--- Task material Enclosed Below ---

### config.mk
export PLATFORM = sky130hd
export DESIGN_NAME = flash_host_ctrl
export DESIGN_NICKNAME = d
export VERILOG_FILES = /design/src/flash_host_pkg.sv /design/src/flash_host_ctrl.sv
export VERILOG_INCLUDE_DIRS = /design/src /design/src/src
export SDC_FILE = /design/constraint.sdc
export NUM_CORES = 1
export LEC_CHECK = 0
export ABC_AREA = 1
export BUFFER_PORTS_ARGS = -buffer_cell sky130_fd_sc_hd__buf_2
export CAP_MARGIN = 20
export CELL_PAD_IN_SITES_DETAIL_PLACEMENT = 1
export CELL_PAD_IN_SITES_GLOBAL_PLACEMENT = 1
export CORE_MARGIN = 2
export CORE_UTILIZATION = 39
export CTS_BUF_LIST = sky130_fd_sc_hd__clkbuf_8
export CTS_CLUSTER_SIZE = 40
export DETAILED_ROUTE_END_ITERATION = 10
export GPL_ROUTABILITY_DRIVEN = 1
export PLACE_DENSITY = 0.9
export SYNTH_ARGS = -nofsm -noshare
export SYNTH_HDL_FRONTEND = slang
export SYNTH_SLANG_ARGS = --single-unit
### constraint.sdc
create_clock -name mclk -period 2 [get_ports mclk]
set_clock_uncertainty 0.15 [all_clocks]
set_input_delay 0.4 -clock mclk [delete_from_list [all_inputs] [get_ports mclk]]
set_output_delay 0.4 -clock mclk [all_outputs]
set_load 0.03 [all_outputs]
### src/flash_host_defines.svh
// constants for the flash suspend and lock sequencing controller
`ifndef FLASH_HOST_DEFINES_SVH
`define FLASH_HOST_DEFINES_SVH

// software register offsets
`define OFS_CTRL 4'h0
`define OFS_ADDR 4'h4
`define OFS_STAT 4'h8

// control register fields
`define CTRL_OP_LSB 0
`define CTRL_GO_BIT 3
`define CTRL_AUTOCLR_BIT 4
`define CTRL_PDOWN_BIT 5
`define CTRL_WPROT_BIT 6
`define CTRL_RESET 7'h00

// flash status byte fields
`define SR_READY 7
`define SR_ERASE_SUSP 6
`define SR_ERASE_ERR 5
`define SR_WRITE_ERR 4
`define SR_SUPPLY_LOW 3
`define SR_WRITE_SUSP 2
`define SR_PROT_ABORT 1

// bus timing
`define CLK_PERIOD_NS 40
`define WE_LOW_NS 50
`define READ_ACCESS_NS 100
`define WE_LOW_CYC ((`WE_LOW_NS + `CLK_PERIOD_NS - 1) / `CLK_PERIOD_NS)
`define READ_ACC_CYC ((`READ_ACCESS_NS + `CLK_PERIOD_NS - 1) / `CLK_PERIOD_NS)

`endif

### src/flash_host_pkg.sv
// types for the flash suspend and lock sequencing controller
package flash_host_pkg;

    typedef enum logic [2:0] {
        OP_ERASE_SUSPEND = 3'h0,
        OP_WRITE_SUSPEND = 3'h1,
        OP_RESUME = 3'h2,
        OP_SET_LOCK = 3'h3,
        OP_CLEAR_LOCKS = 3'h4,
        OP_CLEAR_STATUS = 3'h5,
        OP_READ_STATUS = 3'h6,
        OP_READ_ARRAY = 3'h7
    } host_op_t;

    typedef enum logic [5:0] {
        ST_IDLE = 6'b000001,
        ST_WSET = 6'b000010,
        ST_WLOW = 6'b000100,
        ST_WHOLD = 6'b001000,
        ST_RLOW = 6'b010000,
        ST_RCAP = 6'b100000
    } bus_state_t;

    // sequence steps of one operation
    typedef enum logic [1:0] {
        STEP_FIRST = 2'h0,
        STEP_SECOND = 2'h1,
        STEP_POLL = 2'h2,
        STEP_CLEAR = 2'h3
    } step_t;

endpackage
==> config.mk <==
export PLATFORM = sky130hd
export DESIGN_NAME = ufc_top
export DESIGN_NICKNAME = d
export VERILOG_FILES = /design/src/design/ufc_pkg.sv /design/src/design/ufc_top.sv /design/src/design/ufc_fifo.sv
export VERILOG_INCLUDE_DIRS = /design/src /design/src/design
export SDC_FILE = /design/constraint.sdc
export NUM_CORES = 2
export LEC_CHECK = 0
export ABC_AREA = 1
export BUFFER_PORTS_ARGS = -buffer_cell sky130_fd_sc_hd__clkbuf_2
export CORE_MARGIN = 1.5
export CORE_UTILIZATION = 30
export CTS_BUF_LIST = sky130_fd_sc_hd__clkbuf_2
export DETAILED_ROUTE_END_ITERATION = 12
export PLACE_DENSITY = 0.42
export RECOVER_POWER = 50
export SETUP_SLACK_MARGIN = 0.2
export SYNTH_ARGS = -nofsm -noshare
export SYNTH_HDL_FRONTEND = slang
export SYNTH_HIERARCHICAL = 1
export SYNTH_SLANG_ARGS = --single-unit
==> constraint.sdc <==
create_clock -name ref_clk -period 5.3 [get_ports ref_clk]
set_clock_uncertainty 0.05 [all_clocks]
set_input_delay 0.265 -clock ref_clk [delete_from_list [all_inputs] [get_ports ref_clk]]
set_output_delay 0.265 -clock ref_clk [all_outputs]
set_load 0.02 [all_outputs]
### src/core/acc_regs.svh
`ifndef ACC_REGS_SVH
`define ACC_REGS_SVH

// Register byte offsets
`define ACC_CTRL0_OFS      12'h000
`define ACC_CTRL1_OFS      12'h004
`define ACC_CTRL2_OFS      12'h008
`define ACC_STAT_OFS       12'h00C
`define ACC_IRQ_STAT_OFS   12'h010
`define ACC_IRQ_MASK_OFS   12'h014

// Control register fields
`define ACC_ON_BIT         15
`define ACC_DRIVE_BIT      14
`define ACC_INV_BIT        13
`define ACC_READBACK_BIT   8
`define ACC_EDGE_HI        7
`define ACC_EDGE_LO        6
`define ACC_POS_BIT        4
`define ACC_NEG_HI         1
`define ACC_NEG_LO         0
`define ACC_CTRL_WMASK     32'h0000_E0D3
`define ACC_CTRL_RESET     32'h0000_00C3

// Shared status fields
`define ACC_HALT_IDLE_BIT  13
`define ACC_STAT_WMASK     32'h0000_2000
`define ACC_STAT_RESET     32'h0000_0000

// Edge select encodings
`define ACC_EDGE_NONE      2'h0
`define ACC_EDGE_RISE      2'h1
`define ACC_EDGE_FALL      2'h2
`define ACC_EDGE_BOTH      2'h3

`endif

### src/core/acc_pkg.sv
package acc_pkg;
    typedef logic [1:0] acc_edge_t;
    typedef logic [1:0] acc_neg_sel_t;
    typedef enum logic [1:0] {
        ACC_BUS_IDLE,
        ACC_BUS_ACCESS
    } acc_bus_state_t;
endpackage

--- End of Enclosed Task material ---

### What the exercise asks
Number of lines with the string "typedef" in the data above: report this figure and nothing more.

### Answer to the exercise
6